Prostate
Biparametric Prostate MRI and Clinical Indicators Predict Clinically Significant Prostate Cancer in Men With "Gray Zone" PSA Levels - PDF Version
Chao-Gang Wei , Tong Chen , Yue-Yue Zhang , Peng Pan, Guang-Cheng Dai, Hong-Chang Yu, Shuo Yang, Zhen Jiang, Jian Tu, Zhi-Hua Lu, Jun-Kang Shen, Wen-Lu Zhao
Eur J Radiol 2020 Apr 10;127:108977.
doi: 10.1016/j.ejrad.2020.108977. Online ahead of print.
PURPOSE:
To predict clinically significant prostate cancer (cs-PCa) by combining the Prostate Imaging Reporting and Data System version 2 (PI-RADS v2) score based on biparametric magnetic resonance imaging (bp-MRI) and clinical indicators in men with prostate-specific antigen (PSA) levels in the grey zone of 4-10 ng/ml.
METHOD:
We retrospectively analysed 364 patients with elevated PSA levels in the grey zone who had pathologically confirmed disease and had undergone MRI examinations from January 2015 to October 2019; a training group (n = 255) and validation group (n = 109) were randomly established.
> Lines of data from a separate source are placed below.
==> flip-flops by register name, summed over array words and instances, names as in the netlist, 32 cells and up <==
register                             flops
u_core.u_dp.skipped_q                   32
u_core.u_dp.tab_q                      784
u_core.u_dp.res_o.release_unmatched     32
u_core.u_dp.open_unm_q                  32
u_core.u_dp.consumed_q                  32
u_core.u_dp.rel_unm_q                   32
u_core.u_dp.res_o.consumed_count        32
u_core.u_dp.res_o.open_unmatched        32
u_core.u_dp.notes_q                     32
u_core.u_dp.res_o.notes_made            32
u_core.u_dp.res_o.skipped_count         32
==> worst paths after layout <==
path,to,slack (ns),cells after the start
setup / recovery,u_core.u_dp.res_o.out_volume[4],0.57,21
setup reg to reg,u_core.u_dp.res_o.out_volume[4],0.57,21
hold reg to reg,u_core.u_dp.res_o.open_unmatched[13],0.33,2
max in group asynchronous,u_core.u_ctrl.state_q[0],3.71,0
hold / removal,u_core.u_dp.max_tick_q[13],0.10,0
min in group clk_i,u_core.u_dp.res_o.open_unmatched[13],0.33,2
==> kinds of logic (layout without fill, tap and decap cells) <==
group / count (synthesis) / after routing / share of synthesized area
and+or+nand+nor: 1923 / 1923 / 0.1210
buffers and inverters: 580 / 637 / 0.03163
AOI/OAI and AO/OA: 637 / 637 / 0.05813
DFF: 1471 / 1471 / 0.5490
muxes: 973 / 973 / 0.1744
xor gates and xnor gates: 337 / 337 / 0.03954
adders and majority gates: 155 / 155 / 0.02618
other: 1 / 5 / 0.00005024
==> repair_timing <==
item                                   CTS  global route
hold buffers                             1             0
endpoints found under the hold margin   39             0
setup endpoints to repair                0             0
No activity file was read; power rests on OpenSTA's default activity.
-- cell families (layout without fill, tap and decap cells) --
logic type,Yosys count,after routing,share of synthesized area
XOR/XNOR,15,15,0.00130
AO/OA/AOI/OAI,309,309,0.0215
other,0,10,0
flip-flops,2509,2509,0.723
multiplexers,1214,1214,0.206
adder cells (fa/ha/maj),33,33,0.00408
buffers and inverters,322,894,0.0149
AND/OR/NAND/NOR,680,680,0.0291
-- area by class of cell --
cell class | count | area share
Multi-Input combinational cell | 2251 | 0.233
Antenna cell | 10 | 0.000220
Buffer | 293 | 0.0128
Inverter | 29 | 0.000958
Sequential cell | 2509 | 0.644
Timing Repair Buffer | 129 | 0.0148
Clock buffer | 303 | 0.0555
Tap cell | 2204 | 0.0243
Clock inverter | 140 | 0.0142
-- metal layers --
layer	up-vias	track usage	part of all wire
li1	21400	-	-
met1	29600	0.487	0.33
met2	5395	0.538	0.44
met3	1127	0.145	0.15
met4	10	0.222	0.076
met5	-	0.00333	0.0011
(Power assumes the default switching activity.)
### config.mk
export PLATFORM = sky130hd
export DESIGN_NAME = ssic_ctrl
export DESIGN_NICKNAME = d
export VERILOG_FILES = /design/src/ssic_pkg.sv /design/src/ssic_ctrl.sv
export SDC_FILE = /design/constraint.sdc
export NUM_CORES = 1
export LEC_CHECK = 0
export BUFFER_PORTS_ARGS = -buffer_cell sky130_fd_sc_hd__buf_2
export CAP_MARGIN = 20
export CORE_MARGIN = 2
export CORE_UTILIZATION = 55
export DETAILED_ROUTE_END_ITERATION = 8
export PLACE_DENSITY = 0.79
export SYNTH_ARGS = -nofsm -noshare
export SYNTH_HDL_FRONTEND = slang
export SYNTH_SLANG_ARGS = --single-unit
### constraint.sdc
create_clock -name clk_i -period 2.7 [get_ports clk_i]
set_input_delay 0.27 -clock clk_i [delete_from_list [all_inputs] [get_ports clk_i]]
set_output_delay 0.27 -clock clk_i [all_outputs]
set_load 0.02 [all_outputs]
### src/ssic_pkg.sv
package ssic_pkg;

  localparam int MAX_SEGMENTS = 64;
  localparam int COORD_BITS   = 16;
  localparam int FIELD_BITS   = 16;
  localparam int IDX_BITS     = $clog2(MAX_SEGMENTS);
  localparam int CNT_BITS     = $clog2(MAX_SEGMENTS + 1);
  localparam int DIFF_BITS    = COORD_BITS + 1;
  localparam int PROD_BITS    = 2 * DIFF_BITS;
  localparam int SUM_BITS     = PROD_BITS + 1;
  localparam int SEG_BITS     = 4 * COORD_BITS;
  localparam int NUM_OPS      = 6;
  localparam int OP_BITS      = 3;

  typedef logic [IDX_BITS-1:0]          idx_t;
  typedef logic [CNT_BITS-1:0]          cnt_t;
  typedef logic signed [COORD_BITS-1:0] coord_t;
  typedef logic signed [DIFF_BITS-1:0]  diff_t;
  typedef logic signed [PROD_BITS-1:0]  prod_t;
  typedef logic signed [SUM_BITS-1:0]   sum_t;

  typedef struct packed {
    coord_t ax;
    coord_t ay;
    coord_t bx;
    coord_t by;
  } seg_t;

  typedef enum logic [1:0] {
    STATUS_NONE     = 2'd0,
    STATUS_FOUND    = 2'd1,
    STATUS_EMPTY    = 2'd2,
    STATUS_OVERFLOW = 2'd3
  } status_e;

  typedef enum logic [OP_BITS-1:0] {
    OP_S1_A2 = 3'd0,
    OP_S1_B2 = 3'd1,
    OP_S2_A1 = 3'd2,
    OP_S2_B1 = 3'd3,
    OP_IN_A2 = 3'd4,
    OP_IN_B2 = 3'd5
  } op_e;

  typedef enum logic [2:0] {
    ST_IDLE,
    ST_RD_I,
    ST_LD_I,
    ST_RD_J,
    ST_LD_J,
    ST_EVAL,
    ST_FINISH
  } state_e;

  typedef struct packed {
    logic load;
    logic clear;
    logic rd_en;
    idx_t rd_addr;
    logic cap_s1;
    logic cap_s2;
    logic issue;
    op_e  op;
  } cmd_t;

  typedef struct packed {
    cnt_t count;
    logic overflow;
    logic hit;
  } stat_t;

  function automatic coord_t to_coord(input logic signed [FIELD_BITS-1:0] v);
    logic [COORD_BITS+FIELD_BITS-1:0] w;
    w = {{COORD_BITS{v[FIELD_BITS-1]}}, v};
    return w[COORD_BITS-1:0];
  endfunction

  function automatic diff_t sub_ext(input coord_t a, input coord_t b);
    return diff_t'(a) - diff_t'(b);
  endfunction

endpackage
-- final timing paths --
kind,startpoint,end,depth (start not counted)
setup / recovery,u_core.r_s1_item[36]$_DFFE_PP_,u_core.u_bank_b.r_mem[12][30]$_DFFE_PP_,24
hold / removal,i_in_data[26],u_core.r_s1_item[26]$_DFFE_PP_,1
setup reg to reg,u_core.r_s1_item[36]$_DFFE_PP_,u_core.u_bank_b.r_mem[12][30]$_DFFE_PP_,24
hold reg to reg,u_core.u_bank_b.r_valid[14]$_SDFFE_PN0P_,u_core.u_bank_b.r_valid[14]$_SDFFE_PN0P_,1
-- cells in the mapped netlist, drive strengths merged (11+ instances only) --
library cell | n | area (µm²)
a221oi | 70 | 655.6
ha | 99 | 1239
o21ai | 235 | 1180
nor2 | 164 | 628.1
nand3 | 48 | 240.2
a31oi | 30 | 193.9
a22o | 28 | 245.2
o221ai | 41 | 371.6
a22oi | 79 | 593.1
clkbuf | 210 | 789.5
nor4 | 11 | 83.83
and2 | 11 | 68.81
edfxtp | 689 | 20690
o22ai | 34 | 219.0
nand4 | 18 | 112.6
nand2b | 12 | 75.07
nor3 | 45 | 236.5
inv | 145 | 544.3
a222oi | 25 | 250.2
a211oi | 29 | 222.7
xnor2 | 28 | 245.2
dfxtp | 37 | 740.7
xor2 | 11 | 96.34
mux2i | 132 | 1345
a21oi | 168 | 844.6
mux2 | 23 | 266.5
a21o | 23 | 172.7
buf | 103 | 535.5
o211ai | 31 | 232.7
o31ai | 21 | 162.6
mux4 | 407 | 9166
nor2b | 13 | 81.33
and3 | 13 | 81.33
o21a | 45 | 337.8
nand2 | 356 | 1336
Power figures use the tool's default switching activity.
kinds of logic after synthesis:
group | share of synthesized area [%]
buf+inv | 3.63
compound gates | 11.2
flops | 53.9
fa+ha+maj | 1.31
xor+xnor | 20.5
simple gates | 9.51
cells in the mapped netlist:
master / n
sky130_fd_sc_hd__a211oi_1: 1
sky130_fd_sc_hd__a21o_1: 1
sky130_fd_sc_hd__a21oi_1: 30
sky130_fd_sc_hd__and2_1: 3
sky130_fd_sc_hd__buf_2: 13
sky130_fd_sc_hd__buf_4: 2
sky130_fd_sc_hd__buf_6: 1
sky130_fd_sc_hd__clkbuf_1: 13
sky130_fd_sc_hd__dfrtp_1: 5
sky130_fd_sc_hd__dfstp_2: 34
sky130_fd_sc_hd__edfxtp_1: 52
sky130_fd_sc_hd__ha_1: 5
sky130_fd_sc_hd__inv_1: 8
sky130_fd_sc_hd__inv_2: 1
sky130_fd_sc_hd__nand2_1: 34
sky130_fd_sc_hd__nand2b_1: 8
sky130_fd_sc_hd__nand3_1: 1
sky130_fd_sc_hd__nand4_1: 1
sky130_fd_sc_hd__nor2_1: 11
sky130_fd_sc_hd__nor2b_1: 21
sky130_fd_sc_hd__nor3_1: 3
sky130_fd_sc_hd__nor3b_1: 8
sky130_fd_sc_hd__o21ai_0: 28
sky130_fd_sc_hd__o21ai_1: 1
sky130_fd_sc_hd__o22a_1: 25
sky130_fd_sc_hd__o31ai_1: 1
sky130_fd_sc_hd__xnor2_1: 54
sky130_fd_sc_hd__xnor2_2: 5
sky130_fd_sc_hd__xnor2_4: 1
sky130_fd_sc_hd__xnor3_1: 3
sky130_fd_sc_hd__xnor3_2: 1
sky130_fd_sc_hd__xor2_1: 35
[config.mk]
export PLATFORM = sky130hd
export DESIGN_NAME = modular_inverse
export DESIGN_NICKNAME = d
export VERILOG_FILES = /design/src/hdl/mi_pkg.sv /design/src/hdl/mi_ctrl.sv /design/src/hdl/mi_dp.sv /design/src/hdl/modular_inverse.sv
export SDC_FILE = /design/constraint.sdc
export NUM_CORES = 1
export LEC_CHECK = 0
export BUFFER_PORTS_ARGS = -buffer_cell sky130_fd_sc_hd__buf_2
export CORE_ASPECT_RATIO = 1.1
export CORE_MARGIN = 4
export CORE_UTILIZATION = 40
export CTS_CLUSTER_DIAMETER = 60
export DETAILED_ROUTE_END_ITERATION = 16
export PLACE_DENSITY = 0.6
export SKIP_CTS_REPAIR_TIMING = 1
export SLEW_MARGIN = 20
export SYNTH_ARGS = -nofsm -noshare
export SYNTH_HDL_FRONTEND = slang
export SYNTH_SLANG_ARGS = --single-unit
[constraint.sdc]
create_clock -name i_clk -period 4.44 [get_ports i_clk]
set_input_delay 0.888 -clock i_clk [delete_from_list [all_inputs] [get_ports i_clk]]
set_output_delay 0.888 -clock i_clk [all_outputs]
set_load 0.01 [all_outputs]
===== src/design/hswr_pkg.sv =====
// ----------------------------------------------------------------------------
// hswr_pkg
// Shared types and constants for the height smoothstep weight ramp.
// ----------------------------------------------------------------------------
package hswr_pkg;

	localparam int OP_W     = 2;
	localparam int HEIGHT_W = 24;
	localparam int WEIGHT_W = 16;
	localparam int KNEE_W   = 16;
	localparam int CNT_W    = 17;

	// input opcodes
	localparam logic [OP_W-1:0] OP_START   = 2'd0;
	localparam logic [OP_W-1:0] OP_MEASURE = 2'd1;
	localparam logic [OP_W-1:0] OP_APPLY   = 2'd2;

	// knee fraction register, Q0.16
	localparam logic [KNEE_W-1:0] KNEE_LOW   = 16'd22938;
	localparam logic [KNEE_W-1:0] KNEE_HIGH  = 16'd42598;
	localparam logic [KNEE_W-1:0] KNEE_RESET = 16'd32768;

	localparam logic signed [HEIGHT_W-1:0] HEIGHT_MAX = 24'sh7FFFFF;
	localparam logic signed [HEIGHT_W-1:0] HEIGHT_MIN = 24'sh800000;

	// running counts stop here
	localparam logic [CNT_W-1:0] CNT_LIMIT = 17'd65536;

	// span * knee product and divider widths
	localparam int KPROD_W   = HEIGHT_W + KNEE_W;
	localparam int REM_W     = KPROD_W + 1;
	localparam int T_W       = 17;
	localparam int DIV_STEPS = T_W;
	localparam int DIV_CNT_W = $clog2(DIV_STEPS);

	// smoothstep: 3 * 1.0 in Q0.16
	localparam int POLY_W = 18;
	localparam logic [POLY_W-1:0] SMOOTH_THREE = 18'd196608;

	localparam int QUEUE_DEPTH = 2;
	localparam int QPTR_W      = (QUEUE_DEPTH > 1) ? $clog2(QUEUE_DEPTH) : 1;

	typedef enum logic [1:0] {
		KIND_START,
		KIND_MEASURE,
		KIND_APPLY
	} kind_t;

	typedef struct packed {
		kind_t                       kind;
		logic signed [HEIGHT_W-1:0]  height;
		logic [WEIGHT_W-1:0]         weight;
	} item_t;

	typedef struct packed {
		logic full;
		logic empty;
	} q_status_t;

	typedef enum logic [3:0] {
		ST_IDLE,
		ST_SPAN,
		ST_KNEE,
		ST_CMP,
		ST_DIV,
		ST_SQ,
		ST_CUBE,
		ST_SCALE,
		ST_EMIT
	} back_state_t;

endpackage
Multivariate logistic regression analysis of the training group was performed to identify the independent predictors for cs-PCa, thereby establishing a predictive model that was evaluated in the training and validation groups by analysing the receiver operating characteristic (ROC) curve.
RESULTS:
In the training group, the PI-RADS v2 score and prostate volume (PV) were independent predictors of cs-PCa (P < 0.05). The prediction model comprising the PI-RADS v2 score and PV had a larger area under the curve than the other predictors alone in the training group. The diagnostic sensitivity and specificity of the prediction model were 84.1 % and 83.4 %, respectively. The prediction model was indicated to have better predictive performance in the validation group.
CONCLUSIONS:
The prediction model exhibits a satisfactory predictive value for cs-PCa in men with PSA levels in the grey zone. PI-RADS v2 is the strongest univariate predictor for the detection of cs-PCa in men with PSA in the grey zone, but combining this with the PV can provide superior predictive ability.